It might've be a little scary to drive. Back in the mid 70s I drove two shifts in a Dodge taxi, former police cruiser with a 440. Good Lord, that car was scary fast. I just did the math, that's 7.2 L.
This made me think of an engine I read about in the 60s, a Formula1 3L H16 Developed by BRM, British Racing Rotors. I just now did a search and learned way more about it than I knew back then:
https://en.m.wikipedia.org/wiki/BRM_P83
Quote:
BRM decided to hedge their bets by developing their existing 16 valve 1.5 litre V8 into a 32 valve 3 litre H16 (effectively two flat 8s one on top of the other and geared together) while also developing a new 48 valve 3 litre V12 in partnership with Harry Weslake and opt for whichever turned out to be the better powerplant.
. . . . . . .
Various crankshaft vibration problems dogged the engine from the start, and to compound matters quick-fix balancing weights attached to the crankshafts developed the unfortunate habit of detaching themselves and flying off within the engines causing several catastrophic engine failures.
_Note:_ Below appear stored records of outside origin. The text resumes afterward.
===== src/hw/rtl/lscc_pkg.sv =====
// Shared types and constants for the line sensor centroid classifier.
// Depends on nothing; every module of the block imports it.
package lscc_pkg;

    localparam int NUM_SENSORS = 8;
    localparam int SENSE_W     = 16;
    localparam int B_W         = 16;
    localparam int D_W         = SENSE_W + 1;
    localparam int SQ_W        = 2 * B_W;
    localparam int TOTAL_W     = SQ_W + $clog2(NUM_SENSORS);
    localparam int WSUM_W      = SQ_W + $clog2(NUM_SENSORS * (NUM_SENSORS - 1) / 2);
    localparam int DEN_W       = TOTAL_W + $clog2(NUM_SENSORS);
    localparam int DIV_W       = DEN_W + 1;
    localparam int Q_W         = 16;
    localparam int NUM_W       = WSUM_W + Q_W + 1;
    localparam int SQT_W       = 35;
    localparam int STEER_W     = 16;
    localparam int PAIRS       = (NUM_SENSORS + 1) / 2;
    localparam int ONE_Q14     = 16384;

    localparam logic [SQT_W-1:0] INTERSECTION_RESET = SQT_W'(214748);
    localparam logic [SQT_W-1:0] TURN_RESET         = SQT_W'(4295);
    localparam logic [B_W-1:0]   NOLINE_RESET       = B_W'(7);

    typedef enum logic [2:0] {
        FEAT_NONE         = 3'd0,
        FEAT_INTERSECTION = 3'd1,
        FEAT_RIGHT        = 3'd2,
        FEAT_LEFT         = 3'd3,
        FEAT_NOLINE       = 3'd4
    } feature_t;

    typedef enum logic [1:0] {
        CFG_INTERSECTION = 2'd0,
        CFG_TURN         = 2'd1,
        CFG_NOLINE       = 2'd2,
        CFG_OFFSET       = 2'd3
    } cfg_index_t;

    typedef struct packed {
        logic [SENSE_W-1:0] reading_0;
        logic [SENSE_W-1:0] reading_1;
        logic [SENSE_W-1:0] reading_2;
        logic [SENSE_W-1:0] reading_3;
        logic [SENSE_W-1:0] reading_4;
        logic [SENSE_W-1:0] reading_5;
        logic [SENSE_W-1:0] reading_6;
        logic [SENSE_W-1:0] reading_7;
    } frame_t;

    typedef struct packed {
        logic signed [STEER_W-1:0] steer;
        logic signed [STEER_W-1:0] trimmed_steer;
        logic [2:0]                feature;
        logic [B_W-1:0]            max_brightness;
        logic [SQT_W-1:0]          square_total;
    } result_t;

    // Per-frame figures carried alongside the steer division.
    typedef struct packed {
        logic [TOTAL_W-1:0] total;
        logic [B_W-1:0]     bmax;
    } lscc_side_t;

endpackage


===== src/hw/rtl/lscc_steer_div.sv =====
// Pipelined restoring divider for the centroid: (65536*wsum + den) / (2*den), den = 7*total.
// Two set-up stages then one quotient bit per stage; depends on lscc_pkg.
module lscc_steer_div (
    input  logic                        clk,
    input  logic                        rst_n,
    input  logic                        adv,
    input  logic                        in_valid,
    input  lscc_pkg::lscc_side_t        in_side,
    input  logic [lscc_pkg::WSUM_W-1:0] wsum,
    output logic                        out_valid,
    output lscc_pkg::lscc_side_t        out_side,
    output logic [lscc_pkg::Q_W-1:0]    quotient
);
    import lscc_pkg::*;

    localparam int LAST = Q_W + 1;

    logic [LAST:0]      valid_reg;
    lscc_side_t         side_reg [0:LAST];
    logic [WSUM_W-1:0]  wsum0_reg;
    logic [DEN_W-1:0]   den0_reg;
    logic [NUM_W-1:0]   num;
    logic [DIV_W-1:0]   rem_reg [1:LAST];
    logic [DIV_W-1:0]   dvs_reg [1:LAST];
    logic [Q_W-1:0]     low_reg [1:LAST];
    logic [Q_W-1:0]     quo_reg [1:LAST];

    always_ff @(posedge clk or negedge rst_n)
    begin
        if (!rst_n)
        begin
            valid_reg <= '0;
        end
        else if (adv)
        begin
            valid_reg <= {valid_reg[LAST-1:0], in_valid};
        end
    end

    assign num = NUM_W'({wsum0_reg, {Q_W{1'b0}}}) + NUM_W'(den0_reg);

    // The quotient never exceeds 32768, so the upper dividend bits start below the divisor.
    always_ff @(posedge clk)
    begin
        if (adv)
        begin
            den0_reg    <= DEN_W'(in_side.total) * DEN_W'(NUM_SENSORS - 1);
            wsum0_reg   <= wsum;
            side_reg[0] <= in_side;
            side_reg[1] <= side_reg[0];
            rem_reg[1]  <= DIV_W'(num[NUM_W-1:Q_W]);
            low_reg[1]  <= num[Q_W-1:0];
            dvs_reg[1]  <= {den0_reg, 1'b0};
            quo_reg[1]  <= '0;
        end
    end

    for (genvar s = 1; s <= Q_W; s++)
    begin : g_step
        logic [DIV_W:0]   shifted;
        logic             ge;
        logic [DIV_W-1:0] rem_next;

        assign shifted  = {rem_reg[s], low_reg[s][Q_W-s]};
        assign ge       = shifted >= {1'b0, dvs_reg[s]};
        assign rem_next = ge ? DIV_W'(shifted - {1'b0, dvs_reg[s]}) : shifted[DIV_W-1:0];

        always_ff @(posedge clk)
        begin
            if (adv)
            begin
                side_reg[s+1] <= side_reg[s];
                rem_reg[s+1]  <= rem_next;
                dvs_reg[s+1]  <= dvs_reg[s];
                low_reg[s+1]  <= low_reg[s];
                quo_reg[s+1]  <= {quo_reg[s][Q_W-2:0], ge};
            end
        end
    end

    assign out_valid = valid_reg[LAST];
    assign out_side  = side_reg[LAST];
    assign quotient  = quo_reg[LAST];

endmodule


===== config.mk =====
export PLATFORM = sky130hd
export DESIGN_NAME = lscc_steer_div
export DESIGN_NICKNAME = d
export VERILOG_FILES = /design/src/hw/rtl/lscc_pkg.sv /design/src/hw/rtl/lscc_steer_div.sv
export SDC_FILE = /design/constraint.sdc
export NUM_CORES = 2
export LEC_CHECK = 0
export BUFFER_PORTS_ARGS = -buffer_cell sky130_fd_sc_hd__clkbuf_2
export CAP_MARGIN = 5
export CELL_PAD_IN_SITES_DETAIL_PLACEMENT = 0
export CELL_PAD_IN_SITES_GLOBAL_PLACEMENT = 1
export CORE_ASPECT_RATIO = 2
export CORE_MARGIN = 8
export CORE_UTILIZATION = 25
export DETAILED_ROUTE_END_ITERATION = 8
export PLACE_DENSITY = 0.47
export SLEW_MARGIN = 20
export SYNTH_ARGS = -nofsm -noshare
export SYNTH_HDL_FRONTEND = slang
export SYNTH_SLANG_ARGS = --single-unit

===== constraint.sdc =====
create_clock -name clk -period 6.5 [get_ports clk]
set_clock_uncertainty 0.2 [all_clocks]
set_input_delay 1.625 -clock clk [delete_from_list [all_inputs] [get_ports clk]]
set_output_delay 1.625 -clock clk [all_outputs]
set_load 0.01 [all_outputs]

==> reports/qor.csv <==
stage,metric,value,unit
outcome,status,"finished, final reports clean",
critical_path,critPathLaunchType,register,
clock_tree,holdBufCountCts,0,
placed_design,io_buffers,159,
layout,multi_input_area,37900,um2
critical_path,critical_path_arrival,5.64,ns
critical_path,cp.required,6.98,ns
synthesis,syn_area,112000,um2
sta,setup_tns,0,ns
layout,fin_area,128000,um2
sta,layout_min_cycle_time,5.17,ns
synthesis,synthFlopType,edfxtp_1,
synthesis,ys_ff_latch,2346,
grt,overflow,0,
layout,syn_to_final_growth,14.6,%
detailed_routing,vias,64800,
synthesis,ys_warn_count,0,
min_path,min_from,side_reg[15][15]$_DFFE_PP_,
critical_path,r2r_cells,15,
synthesis,yosysTopAreaCellShare,62.6,%
clock_tree,clkLatencyLatePin,0.97,ns
critical_path,timing.rr.end,rem_reg[9][35]$_DFFE_PP_,
floorplan,die_area,470000,um2
floorplan,core,446000,um2
grt,antenna_found_initial,4,
clock_tree,cts_resized,0,
clock_tree,post_cts_buffers,0,
grt,grt.total_usage,10.8,%
synthesis,syn-num-nets,9280,
power_and_ir_drop,p_per_area,464,nW/um2
critical_path,crit_fanout,3,
min_path,holdPathStages,0,
sta,slew_violations,0,
detailed_routing,first_pass_iters,7,
placed_design,place_area,120000,um2
synthesis,yosysSeqAreaShare,63.0,%
grt,grt_pass1_vias,70800,
detailed_routing,routed_wl,261,mm
clock_tree,htreeDepth,4,
min_path,hold_end,side_reg[16][15]$_DFFE_PP_,
clock_tree,cts_sinks,2346,
floorplan,die_h,961,um
layout,largest_reg_flops,905,
synthesis,synth_edf_count,2328,
power_and_ir_drop,p_leak,0.0490,uW
clock_tree,cts_buffer_depth,4,
layout,nets,9610,
floorplan,die_w,489,um
min_path,min_path_type,register to register,
sta,finalHoldViolCount,0,
clock_tree,clkTransAtPathRegs,0.07,ns
critical_path,crit_path_end_kind,register,
floorplan,io_pins,160,
grt,grt_start_max_net_pins,174,
clock_tree,cts-root-buf,clkbuf_16,
detailed_routing,ant_nets,0,
detailed_routing,wl_per_cell,17.5,um
critical_path,reg2reg_setup_slack,1.33,ns
clock_tree,numCtsBuffers,240,
layout,n_fill_cell,45300,
sta,worstMarginPinSlew,1.01,ns
power_and_ir_drop,irDropWorstVdd,0.000265,V
layout,drive_gt1_share,10.4,%
synthesis,netlist_top_cells_area,"edfxtp_1 (63%), ha_1 (7.5%), mux2_2 (2.6%), a21oi_1 (2.5%), o21ai_0 (2.5%)",
job,maxCapViolCount,0,
synthesis,synth_cells,8471,
detailed_routing,via_per_inst,4.34,
detailed_routing,drt_iter0_drc,2620,
detailed_routing,drc_errors,0,
sta,fmax,0.194,GHz
sta,slew_headroom,32.3,%
critical_path,r2r-start,low_reg[0][137]$_DFFE_PP_,
placed_design,hpwlAfterDp,198,mm
placed_design,gp_congestion,0.878,
floorplan,initial_core_util,25.1,%
floorplan,rows,347,
grt,grt_pass1_wl,396,mm
critical_path,worst-setup-path-type,register to register,
clock_tree,tritoncts,done,
sta,setup_viol,0,
layout,register_area,70400,um2
power_and_ir_drop,p_total,59400,uW
sta,rsz0062_at_grt,false,
synthesis,yosysTopAreaCell,edfxtp_1,
synthesis,avgSynthCellArea,13.2,um2
sta,final.period_utilization,79.5,%
layout,utilization,28.7,%
synthesis,ys_types,99,
synthesis,synth-async-reset-ratio,0.767,%
-- cells in the final DEF, fill, tap and decap left out, types with 24 or more instances in the layout --
cell / count
ha_1: 666
nor4_1: 25
and2_1: 25
mux2_2: 257
buf_4: 72
nand3_1: 109
a31oi_1: 61
xnor2_1: 308
and3_1: 59
buf_12: 24
nand4_1: 96
nand2b_1: 104
nor2b_1: 84
clkbuf_1: 45
clkinv_1: 46
xor2_1: 236
fa_1: 51
a211oi_1: 43
o31ai_1: 51
nor3_1: 85
edfxtp_1: 2328
o211ai_1: 29
inv_1: 747
clkbuf_16: 241
a21oi_1: 563
o21a_1: 92
nor2_1: 343
nand2_1: 585
a21o_1: 331
o21ai_0: 560
clkinv_2: 39
o21bai_1: 82
clkbuf_2: 158
-- per-layer routing --
layer / track usage [%] / wire length, um / vias up
met2: 23.2 / 155000 / 1063
met5: 0 / 0 / -
met1: 8.23 / 77400 / 30900
li1: - / - / 32000
met4: 7.88 / 22400 / 0
met3: 1.38 / 6630 / 758
-- logic make-up after synthesis --
group,Yosys count,share of synthesized area [%]
mux,284,2.86
xor+xnor,544,4.26
fa+ha+maj,717,8.37
simple gates,1623,6.90
compound gates,2042,11.4
buf+inv,915,3.20
flops,2346,63.0
-- area by class of cell --
cell class | instances | share of cell area, %
flip-flops and latches | 2346 | 54.9
multi-input cells | 5210 | 29.6
well taps | 5933 | 5.80
clock buffers | 288 | 4.86
inverters | 749 | 2.20
repair buffers | 254 | 1.41
clock inverters | 151 | 1.15
diodes | 2 | 0.00391
-- stage by stage --
stage	hold slack [ns]	instances	setup WS, ns
floorplan	0.200	8471	1.63
global placement	0.200	14500	0.743
detailed placement	0.205	14500	0.935
CTS	0.121	14900	1.11
global route	0.150	14900	0.887
finish	0.145	14900	1.33
-- worst max-delay path, stage by stage, from the launching register on --
cell	delay, ns
edfxtp_1	0.39
inv_1	0.14
ha_1	0.24
fa_1	0.41
nor2b_1	0.24
o31ai_1	0.16
a2111oi_0	0.78
buf_4	0.25
a211oi_1	0.09
o21ai_1	0.56
a21oi_1	0.28
o31ai_1	0.49
nand3_1	0.15
a21oi_1	0.32
xnor2_1	0.16
a21oi_1	0.08
-- worst max-delay path by stage --
stage                                    startpoint                        to  slack, ns
after floorplan                         in_side[16]    den0_reg[30]$_DFFE_PP_       1.63
after global placement                  in_side[16]    den0_reg[32]$_DFFE_PP_       0.74
after detailed placement                in_side[16]    den0_reg[36]$_DFFE_PP_       0.94
after CTS                  low_reg[0][47]$_DFFE_PP_  rem_reg[3][37]$_DFFE_PP_       1.11
after global routing       low_reg[0][47]$_DFFE_PP_  rem_reg[3][37]$_DFFE_PP_       0.89
final                     low_reg[0][137]$_DFFE_PP_  rem_reg[9][35]$_DFFE_PP_       1.33
-- Yosys cell counts, drive strengths merged (12+ instances only) --
cell type,instances
o21ai,584
buf,63
a211o,12
a211oi,44
a2111oi,13
clkbuf,103
fa,51
or2,19
ha,666
o21a,93
nand4,96
o211ai,29
o31ai,53
and2,29
mux2i,21
a31oi,64
nor3b,15
nand2,585
and4,12
a21o,331
nand2b,104
dfrtp,18
xor2,236
mux2,263
a41oi,15
o21bai,82
xnor2,308
o31a,17
a21oi,571
nor3,85
a21boi,27
nand3,109
and3,59
nor2b,84
edfxtp,2328
nor2,344
nor4,29
inv,749
or3,19
-- power by group --
group	leakage, uW	internal (uW)	switching [uW]
logic	0.0223	9830	13300
registers	0.0230	21000	1530
clock network	0.00372	7740	5960
(Power assumes the default switching activity.)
Each side of the engine had to have its own water radiator, fuel metering unit, distributor and water pump, with a common oil radiator. The sheer complexity of the engine led to a truly terrible record of unreliability; engine, transmission and related problems caused 27 of the powerplant's 30 retirements from 40 entries. Jackie Stewart said of the engine "it was unnecessarily large, used more fuel, carried more oil and needed more water - all of which added weight and diminished the vehicle's agility."